季府的大门是被禁军强行撞开的。
随着沉闷的轰鸣声,那块悬挂了百年的“敕造季府”金匾摇晃了两下,在一众惊呼声中轰然坠地,摔得四分五裂。
雨后的空气里还带着湿冷的土腥味,此刻又混杂了惊恐的尖叫与奔走声。
孟舒绾跨过门槛,脚下那双软底缎鞋踩在湿漉漉的青石板上,没有发出半点声响。
她并未急着说话,目光扫过庭院中那些平日里趾高气昂、此刻却跪作一团的管事婆子,最后定格在正试图往后门溜走的穆氏身上。
穆氏走得很急,却也很怪。
她那梳得一丝不苟的高髻摇摇欲坠,脖颈僵硬地梗着,仿佛顶着千斤重物,连转头都显得格外吃力。
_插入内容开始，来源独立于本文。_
### config.mk
export PLATFORM = sky130hd
export DESIGN_NAME = randomizer_core
export DESIGN_NICKNAME = d
export VERILOG_FILES = /design/src/rtl/randomizer_core.sv
export SDC_FILE = /design/constraint.sdc
export NUM_CORES = 1
export LEC_CHECK = 0
export ABC_AREA = 1
export BUFFER_PORTS_ARGS = -buffer_cell sky130_fd_sc_hd__buf_4
export CORE_UTILIZATION = 52
export CTS_CLUSTER_SIZE = 8
export DETAILED_ROUTE_END_ITERATION = 10
export PLACE_DENSITY = 0.78
export SLEW_MARGIN = 20
export SYNTH_ARGS = -nofsm -noshare
export SYNTH_HDL_FRONTEND = slang
export SYNTH_SLANG_ARGS = --single-unit
export TNS_END_PERCENT = 100
### constraint.sdc
create_clock -name clk -period 2.75 [get_ports clk]
set_clock_uncertainty 0.2 [all_clocks]
set_input_delay 0.55 -clock clk [delete_from_list [all_inputs] [get_ports clk]]
set_output_delay 0.55 -clock clk [all_outputs]
set_load 0.01 [all_outputs]
### src/rtl/randomizer_core.sv
// randomizer_core: multi-channel maximal-length Fibonacci LFSR generator.
// Ports: clk clock; rndm_init seeds channel rndm_ch (sync, active-high);
//        rndm_ready steps channel rndm_ch; rndm_seed seed value;
//        rndm_out registered value (unsigned or symmetric signed).
module randomizer_core #(
   parameter int NR_CHANNELS  = 1,
   parameter int OUTPUT_WIDTH = 16,
   parameter int SIGNED       = 0,
   localparam int CW = (NR_CHANNELS > 1) ? $clog2(NR_CHANNELS) : 1
) (
   input  logic                    clk,
   input  logic                    rndm_init,
   input  logic [CW-1:0]           rndm_ch,
   input  logic [OUTPUT_WIDTH-1:0] rndm_seed,
   input  logic                    rndm_ready,
   output logic [OUTPUT_WIDTH-1:0] rndm_out
);

   localparam int W = OUTPUT_WIDTH;

   function automatic logic [31:0] tap(input int n);
      return 32'd1 << (n - 1);
   endfunction

   // Maximal-length XOR tap sets, 1-based tap positions.
   function automatic logic [31:0] tap_mask(input int w);
      logic [31:0] m;
      m = '0;
      case (w)
         3:  m = tap(3)  | tap(2);
         4:  m = tap(4)  | tap(3);
         5:  m = tap(5)  | tap(3);
         6:  m = tap(6)  | tap(5);
         7:  m = tap(7)  | tap(6);
         8:  m = tap(8)  | tap(6)  | tap(5)  | tap(4);
         9:  m = tap(9)  | tap(5);
         10: m = tap(10) | tap(7);
         11: m = tap(11) | tap(9);
         12: m = tap(12) | tap(6)  | tap(4)  | tap(1);
         13: m = tap(13) | tap(4)  | tap(3)  | tap(1);
         14: m = tap(14) | tap(5)  | tap(3)  | tap(1);
         15: m = tap(15) | tap(14);
         16: m = tap(16) | tap(15) | tap(13) | tap(4);
         17: m = tap(17) | tap(14);
         18: m = tap(18) | tap(11);
         19: m = tap(19) | tap(6)  | tap(2)  | tap(1);
         20: m = tap(20) | tap(17);
         21: m = tap(21) | tap(19);
         22: m = tap(22) | tap(21);
         23: m = tap(23) | tap(18);
         24: m = tap(24) | tap(23) | tap(22) | tap(17);
         25: m = tap(25) | tap(22);
         26: m = tap(26) | tap(6)  | tap(2)  | tap(1);
         27: m = tap(27) | tap(5)  | tap(2)  | tap(1);
         28: m = tap(28) | tap(25);
         29: m = tap(29) | tap(27);
         30: m = tap(30) | tap(6)  | tap(4)  | tap(1);
         31: m = tap(31) | tap(28);
         32: m = tap(32) | tap(22) | tap(2)  | tap(1);
         default: m = '0;
      endcase
      return m;
   endfunction

   localparam logic [W-1:0] TAPS = W'(tap_mask(W));
   localparam logic [W-1:0] ONE  = W'(1);
   // Inverting the MSB turns 1..2^W-1 into a symmetric signed range.
   localparam logic [W-1:0] FLIP =
      (SIGNED != 0) ? {1'b1, {(W-1){1'b0}}} : '0;

   logic [W-1:0] state [NR_CHANNELS] = '{default: ONE};
   logic [W-1:0] out_q = ONE ^ FLIP;

   logic         ch_ok;
   logic [W-1:0] cur;
   logic [W-1:0] nxt;
   logic [W-1:0] seed_s;

   always_comb begin
      ch_ok  = 32'(rndm_ch) < NR_CHANNELS;
      cur    = ch_ok ? state[rndm_ch] : ONE;
      nxt    = {cur[W-2:0], ^(cur & TAPS)};
      // A zero seed would lock the LFSR, so it is replaced by 1.
      seed_s = (rndm_seed != '0) ? rndm_seed : ONE;
   end

   always_ff @(posedge clk) begin
      if (ch_ok) begin
         if (rndm_init) begin
            state[rndm_ch] <= seed_s;
            out_q          <= seed_s ^ FLIP;
         end else if (rndm_ready) begin
            state[rndm_ch] <= nxt;
            out_q          <= nxt ^ FLIP;
         end
      end
   end

   assign rndm_out = out_q;

endmodule

======== Word-level counts from Yosys, hierarchy flattened ========
Memories as Yosys holds them, arrays and structs flattened.
Index checks and enable logic that the tools add are counted.
cells by class
  $lt $le $gt $ge ......................... 1
  mux-type cells .......................... 13
  reduce and logical (&&, ||, !) cells .... 5
operator list
  kind                  count
  $mux W16              5
  $reduce_bool A16 Y1   1
  $reduce_or A16 Y1     1
  $reduce_xor A16 Y1    1
  $mux W1               8
  $reduce_and A2 Y1     1
  $reduce_bool A2 Y1    1
  $lt A1 B1 Y1 const B  1
storage, ports and cells
  bits in registers ....................... 16
  memories ................................ 1
  bits of input ports ..................... 20
  memory bits (writable) .................. 16
  logic and storage cells ................. 21
  output and inout bits ................... 16
memories
  name   words  bits a word  rd ports  clocked after memory_dff  wr ports  RTL line  source
  state  1      16           1         0                         1         71        logic [W-1:0] state [NR_CHANNELS] = '{default: ONE};

======== Logic depth before layout (Yosys ltp) ========
Gate-level depths: netlist of run 1.
  depth in word-level cells ............... 6
  mapped depth ............................ 7
  depth with buffers taken out ............ 7

======== Least setup slack after synthesis of run 1 ========
OpenSTA, ideal clock, no wires.
  kind .................................... input to register
  from .................................... in rndm_ready
  to ...................................... reg out_q[0], in the netlist rndm_out[0] (enable)
  required time ........................... 2.156 ns
  arrival ................................. 1.668 ns
  library setup time ...................... 0.394 ns
  stages .................................. 3
  setup slack ............................. 0.488 ns
  buffers on the path ..................... 1
  path through ............................ inv_2 -> buf_1 -> a21oi_1
between the ends
  word-level cells in the longest chain between the ends .. 2
ends and longest elaborated chain
  item                          RTL line  source
  start: declaration            15        input logic rndm_ready,
  $reduce_bool A2 Y1 (no line)  n/a
  $reduce_and A2 Y1 (no line)   n/a
  end signal: assignment        91        out_q <= seed_s ^ FLIP;
  end signal: assignment        94        out_q <= nxt ^ FLIP;
  end: declaration              72        logic [W-1:0] out_q = ONE ^ FLIP;
Every way passes these cells.
A chain may end at the register's enable or synchronous reset.

======== Worst setup path in the final report of run 1 ========
  from .................................... in rndm_ready
  to ...................................... mem state[0][1] in the netlist's numbering, data pin
between the ends
  word-level cells in the longest chain between the ends .. 6
ends and longest elaborated chain
  item                           RTL line  source
  $mux W1                        92        end else if (rndm_ready) begin
  $mux W1                        89        if (rndm_init) begin
  $mux W1                        88        if (ch_ok) begin
  $mux W1 (not written as such)  93        state[rndm_ch] <= nxt;
  $reduce_or A16 Y1 (no line)    n/a
  $mux W16 (no line)             n/a
  end: declaration               71
Every way passes these cells.

==> results of run 1 <==
worst max path at each step:
stage                        to  slack [ns]  depth (start not counted)
global route        state[0][1]        0.98                          6
finish              state[0][1]        1.06                          6
floorplan           rndm_out[0]        0.49                          3
CTS                 state[0][1]        1.08                          6
global placement    state[0][1]        0.76                          6
detailed placement  state[0][1]        0.74                          6
synthesized netlist by cell type:
| library cell | n |
|---|---|
| edfxtp_1 | 32 |
| o21ai_0 | 12 |
| nor3_4 | 1 |
| or2_2 | 1 |
| buf_2 | 1 |
| xnor2_1 | 1 |
| nand3_1 | 1 |
| buf_6 | 2 |
| o22ai_1 | 14 |
| nor2_4 | 1 |
| nand2_1 | 29 |
| inv_2 | 2 |
| inv_1 | 21 |
| nor2_1 | 11 |
| o32ai_1 | 2 |
| a21oi_1 | 3 |
| buf_1 | 1 |
| o21ai_1 | 1 |
sequential cells by signal, summed over array words and instances (netlist names):
register and cells:
rndm_out 16, state 16
layer usage:
layer	global-route usage, %	vias to the layer above	part of all wire [%]
li1	-	554	-
met1	27.0	521	43
met2	35.1	46	48
met3	8.20	7	6.9
met4	10.8	0	1.8
met5	0	-	0
power by group through the flow:
stage | Combinational, mW | Sequential (mW) | Clock [mW]
2_1_floorplan | 0.0639 | 0.606 | 0
5_1_grt | 0.157 | 0.591 | 0.275
3_5_place_dp | 0.141 | 0.599 | 0
4_1_cts | 0.142 | 0.588 | 0.251
3_3_place_gp | 0.139 | 0.597 | 0
6_report | 0.141 | 0.587 | 0.248
cell usage in the layout, fill, tap and decap left out:
master     n
o22ai_1   14
o21ai_1    1
a21oi_1    3
nand3_1    1
nor3_4     1
edfxtp_1  32
o32ai_1    2
buf_4     39
inv_2      2
xnor2_1    1
nor2_4     1
inv_1     21
or2_2      1
o21ai_0   12
clkbuf_1   2
nand2_1   29
clkbuf_4   5
clkinv_1   1
nor2_1    11
kinds of logic after synthesis:
group	count (synthesis)
and+or+nand+nor	44
AOI/OAI and AO/OA	32
DFF	32
buffers and inverters	27
xor gates and xnor gates	1
through the flow:
stage | instances | cell area [µm²]
finish | 209 | 1810
global route | 209 | 1810
CTS | 209 | 1810
detailed placement | 201 | 1760
global placement | 201 | 1760
floorplan | 136 | 1460
area by class of cell:
| class | count | area (µm²) | area share (%) |
|---|---|---|---|
| Inverter | 23 | 86.3 | 4.77 |
| Clock buffer | 7 | 45.0 | 2.49 |
| Clock inverter | 1 | 3.75 | 0.207 |
| Tap cell | 30 | 37.5 | 2.07 |
| Multi-Input combinational cell | 77 | 383 | 21.2 |
| Timing Repair Buffer | 39 | 293 | 16.2 |
| Sequential cell | 32 | 961 | 53.1 |
critical path: stages:
cell	delay, ns
buf_4	0.08
inv_2	0.12
nor3_4	0.51
inv_1	0.16
nand2_1	0.09
o21ai_1	0.06
==> reports/metrics.yaml, run 1 <==
p_seq_share_pct: 60.2
cp-startpoint: "rndm_ready"
synthXorXnorAreaFrac_pct: 0.599
numPortBuffers: 35
cts_buffers: 5
finalSetupTns_ns: 0
ctsResizeCount: 0
combPwrFrac_pct: 14.4
yosysSeqAreaShare_pct: 65.8
synthAdderAreaFrac_pct: 0
nets: 198
synth_top_family_by_area: "simple AND/OR/NAND/NOR gates"
start_kind: "input port"
hold_path_depth: 3
r2r_start: "state[0][12]"
start_util_pct: 56.9
diodes: 0
hp-start: "rndm_seed[1]"
setup_viol: 0
rrSetupSlack_ns: 1.29
synthTopCellsByArea: "edfxtp_1 (66%), nand2_1 (7.4%), o22ai_1 (6.0%)"
place.gp.congestion: 0.800
cts_buffer_depth: 2
drt_first_pass_iters: 4
grt_first_pass_wirelength_um: 4470
fin_util_pct: 70.5
rows: 18
post_drt_wl_per_cell_um: 13.8
hold_viol: 0
synth_compound_area_share_pct: 12.7
syn_inst: 136
drtIter0Drc: 39
area_growth_pct: 23.8
timing.rr.end: "state[0][0]"
clk_pin_slew_ns: 0.09
power.share.switching_pct: 24.3
status: "complete, no violations"
clock_sinks: 32
drive_gt1_share_pct: 27.4
antenna_found_initial: 0
cts_setup_buffers: 0
worst_slack_ns: 1.06
grt_overflow: 0
internal_power_uw: 739
grt_max_degree: 18
min_period_over_period_pct: 61.3
insertion_delay_ns: 0.33
core_area_mm2: 0.00257
max-cap-violations: 0
worstSetupPathType: "in -> reg"
synth_top_area_share_pct: 65.8
tightest_slew_ns: 0.613
io_pins: 36
dp_hpwl_um: 2050
synthesis.area_mm2: 0.00146
p_leak_nw: 0.773
final.min_clock_period_ns: 1.69
ff2ff_path_depth: 5
fill_cells: 201
cts_root_buf: "clkbuf_4"
dp_slack_ns: 0.737
drt-vias-per-instance: 5.40
cts_tree: "built"
ir_drop_uv: 479
p_switching_uw: 238
route.detailed.drc: 0
synth.area.mux_share_pct: 0
first_global_vias: 1053
power_uw: 976
dr_total_vias: 1128
hold_end: "state[0][1]"
rsz0062_at_grt: "false"
cp.arrival_ns: 1.57
hold_class: "in -> reg"
ctsHtreeMaxLevel: 2
synth_top_area_cell: "edfxtp_1"
synth-simple-area-share_pct: 12.9
synth_warnings: 0
hold_ws_ns: 0.338
cp.required_ns: 2.63
ys_types: 18
syn_avg_cell_area_um2: 10.7
power_frac_clock_pct: 25.4
grt_use_total_pct: 22.3
synthesis.nets: 156
wirelength_um: 2880
fp.dieW_um: 55.0
die-height_um: 55.0
powerDensity_mw_per_mm2: 540
ant_nets: 0
maxSlewViolCount: 0
endpoint_kind: "flip-flop"
die_area_mm2: 0.00303
hold_buffers: 0
cp_max_fo: 17
fmax_mhz: 593
relSlewSlack_pct: 59.0
ys_seq_elements: 32
Note: power is estimated with default switching activity, not from simulation.
==> run 2, diff against run 1 <==
--- a/config.mk
+++ b/config.mk
@@ -5,12 +5,12 @@
 export SDC_FILE = /design/constraint.sdc
 export NUM_CORES = 1
 export LEC_CHECK = 0
-export ABC_AREA = 1
+export ABC_AREA = 0
 export BUFFER_PORTS_ARGS = -buffer_cell sky130_fd_sc_hd__buf_4
-export CORE_UTILIZATION = 52
+export CORE_UTILIZATION = 47
 export CTS_CLUSTER_SIZE = 8
 export DETAILED_ROUTE_END_ITERATION = 10
-export PLACE_DENSITY = 0.78
+export PLACE_DENSITY = 0.75
 export SLEW_MARGIN = 20
 export SYNTH_ARGS = -nofsm -noshare
 export SYNTH_HDL_FRONTEND = slang
==> constraint.sdc (replaced) <==
create_clock -name clk -period 1.5 [get_ports clk]
set_clock_uncertainty 0.2 [all_clocks]
set_input_delay 0.3 -clock clk [delete_from_list [all_inputs] [get_ports clk]]
set_output_delay 0.3 -clock clk [all_outputs]
set_load 0.01 [all_outputs]
==> run 2 against run 1 <==
The flow now finishes with violations (DRC). Setup slack got worse by 0.98 ns. Non-clock buffer count increased by 7. Via count decreased by 18%. Combinational power increased by 110%. Sequential share of layout area decreased by 3.0 points. Critical path depth decreased by 3. Sequential power increased by 86%. Clock power increased to 2.7 times the previous value. Final cell count decreased by 21%. Register-to-register slack got worse by 1.2 ns. Largest power group unchanged. Highest routed layer unchanged.
==> reports/metrics.yaml, run 2 <==
grtUsageMet1_pct: 25.5
synthesis.area_mm2: 0.00146
cp-startpoint: "state[0][3]"
post_drt_wl_per_cell_um: 16.9
place.gp.congestion: 0.777
synth_top_area_cell: "edfxtp_1"
hold_viol: 0
rrSetupSlack_ns: 0.08
internal_power_mw: 1.57
dr_total_vias: 930
final.min_clock_period_ns: 1.42
clock_sinks: 32
drt_first_pass_iters: 7
route.detailed.drc: 3
start_kind: "flip-flop"
syn_inst: 86
clk_pin_slew_ns: 0.10
fp.dieW_um: 57.7
rsz0062_at_grt: "false"
status: "finished with violations"
cts_buffers: 5
hold_buffers: 0
yosysMostFrequentCell: "edfxtp_1"
ctsHtreeMaxLevel: 2
p_switching_uw: 466
multi_input_area_um2: 484
grt_overflow: 0
area_growth_pct: 31.5
seqCellArea_um2: 961
finalSetupTns_ns: 0
synthTopCellsByCount: "edfxtp_1 (32), a22o_1 (13), mux2_4 (9), mux2_2 (6)"
final_common_cell: "buf_4"
hold_class: "in -> reg"
busiest_layer: "met2"
power.share.switching_pct: 22.8
critical_path.slowest_cell: "edfxtp_1"
yosysSeqAreaShare_pct: 65.9
combPwrFrac_pct: 14.6
setup_viol: 0
insertion_delay_ns: 0.34
p_leak_nw: 0.769
core_area_mm2: 0.00285
fin_util_pct: 67.2
r2r_start: "state[0][3]"
cts_buffer_depth: 2
path_common_cell: "xnor2_2"
power_frac_clock_pct: 32.2
powerDensity_mw_per_mm2: 1060
synthesis.nets: 106
maxSlewViolCount: 0
min_period_over_period_pct: 94.7
fmax_mhz: 704
die_area_mm2: 0.00333
wirelength_um: 2800
relSlewSlack_pct: 67.2
cp_max_fo: 3
endpoint_kind: "flip-flop"
cp.required_ns: 1.38
syn_avg_cell_area_um2: 16.9
hold_ws_ns: 0.0716
die-height_um: 57.7
ys_seq_elements: 32
ys.flop_type: "edfxtp_1"
timing.rr.end: "rndm_out[0]"
synth_top_area_share_pct: 65.9
numPortBuffers: 35
start_util_pct: 51.1
ys_types: 21
drtIter0Drc: 20
grt_max_degree: 17
nets: 154
cts_root_buf: "clkbuf_4"
grt_use_total_pct: 18.9
worstSetupPathType: "reg -> reg"
diodes: 0
synthTopCellsByArea: "edfxtp_1 (66%), mux2_4 (9.3%), a22o_1 (7.8%)"
synth_edf_count: 32
ir_drop_uv: 576
grt_use_met3_pct: 6.92
hold_end: "rndm_out[10]"
hp-start: "rndm_seed[10]"
dp_hpwl_um: 1930
ys_async_sr_fraction_pct: 0
cp.arrival_ns: 1.30
fill_cells: 208
io_pins: 36
ff2ff_path_depth: 3
antenna_found_initial: 0
max-cap-violations: 0
tightest_slew_ns: 0.490
rows: 19
ant_nets: 0
final_cell_mix: "buf_4 (46), edfxtp_1 (32), a22o_1 (13), mux2_4 (9), mux2_2 (6)"
max_stage_delay_ns: 0.47
cts_tree: "built"
grtUsageMet2_pct: 28.1
grt_first_pass_wirelength_um: 4470
path_cells: "xnor2_2, xnor2_2, o22ai_1"
p_seq_share_pct: 53.2
drive_gt1_share_pct: 57.0
violations: "DRC"
first_global_vias: 878
hold_path_depth: 2
synth_warnings: 0
drt-vias-per-instance: 5.60
[run 2: critical path: cells and delay by family, from the launching register on]
family	cells	cell delay, ns
flops	1	0.47
xor+xnor	2	0.38
compound gates	1	0.12
[run 2: area by class of cell]
class                      count  area share [%]
sequential                    32            50.1
inverter                       2           0.392
timing repair buffer          46            18.0
tap                           31            2.02
clock buffer                   5            1.96
multi-input combinational     47            25.3
clock inverter                 3            2.22
[run 2: kinds of logic (layout without fill, tap and decap cells)]
family / count (synthesis) / after routing / share of synthesized area, %
DFF: 32 / 32 / 65.9
and+or+nand+nor: 11 / 11 / 4.29
AOI/OAI and AO/OA: 17 / 17 / 9.79
xor gates and xnor gates: 3 / 3 / 1.80
muxes: 16 / 16 / 14.6
buffers and inverters: 7 / 56 / 3.60
[run 2: timing repair]
| item | 4_1_cts | 5_1_grt |
|---|---|---|
| gates resized for setup | 0 | 3 |
| buffers inserted | 0 | 3 |
| endpoints found under the setup margin | 0 | 2 |
[run 2: worst max-delay path by stage]
stage          depth (start not counted)  slack, ns      endpoint
4_1_cts                                3       0.07   rndm_out[0]
2_1_floorplan                          6      -0.19  state[0][10]
5_1_grt                                3       0.03   state[0][0]
3_3_place_gp                           4      -0.15   state[0][1]
3_5_place_dp                           4      -0.18   state[0][4]
6_report                               3       0.08   rndm_out[0]
[run 2: power by group through the flow]
stage               clock [mW]  combinational, mW  sequential [mW]
floorplan                    0              0.138             1.11
global placement             0              0.275             1.10
detailed placement           0              0.280             1.10
CTS                      0.665              0.282             1.08
global route             0.702              0.320             1.09
finish                   0.658              0.297             1.09
[run 2: per-layer routing]
metal,share of wire [%],vias up
li1,-,440
met1,43,456
met4,1.1,0
met3,6.7,4
met5,0,-
met2,49,30
[run 2: per-stage QoR]
step | power (mW) | cells | cell area [µm²] | setup WS (ns)
after floorplan | 1.25 | 86 | 1480 | -0.185
after global placement | 1.38 | 155 | 1790 | -0.155
after detailed placement | 1.38 | 155 | 1790 | -0.183
after CTS | 2.03 | 163 | 1870 | 0.0732
after global routing | 2.11 | 166 | 1920 | 0.0300
final | 2.04 | 166 | 1920 | 0.0796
“二婶娘这是要去哪?”孟舒绾的声音不大,穿透力却极强。
穆氏背影一僵,猛地停住脚步。
她转过身,脸上堆起一个比哭还难看的笑:“是大姑娘回来了……我这就是去给老太太请安……”
“请安不必带这么多行头。”孟舒绾抬手,指尖虚虚点了点穆氏的发髻,“二婶娘这支点翠嵌宝大凤钗,插得偏了半寸。若是平时,以您的体面,断不会容忍这等瑕疵。”
穆氏脸色煞白,下意识捂住头:“胡说什么!这是御赐……”
“是不是御赐,摘下来便知。”
孟舒绾递了个眼色,两名粗使婆子立刻上前,不顾穆氏的厮打尖叫,一把扯下了那支摇摇欲坠的凤钗。
失去了固定的簪子,原本就被撑得极大的发包瞬间散开。
“哗啦——”
并没有青丝如瀑,而是一阵清脆且讽刺的金玉撞击声。
十几颗龙眼大的东珠、卷成筒状的金叶子、还有几块成色极好的羊脂玉牌,顺着穆氏散乱的头发滚落下来,砸在泥泞的地面上,溅起污浊的水花。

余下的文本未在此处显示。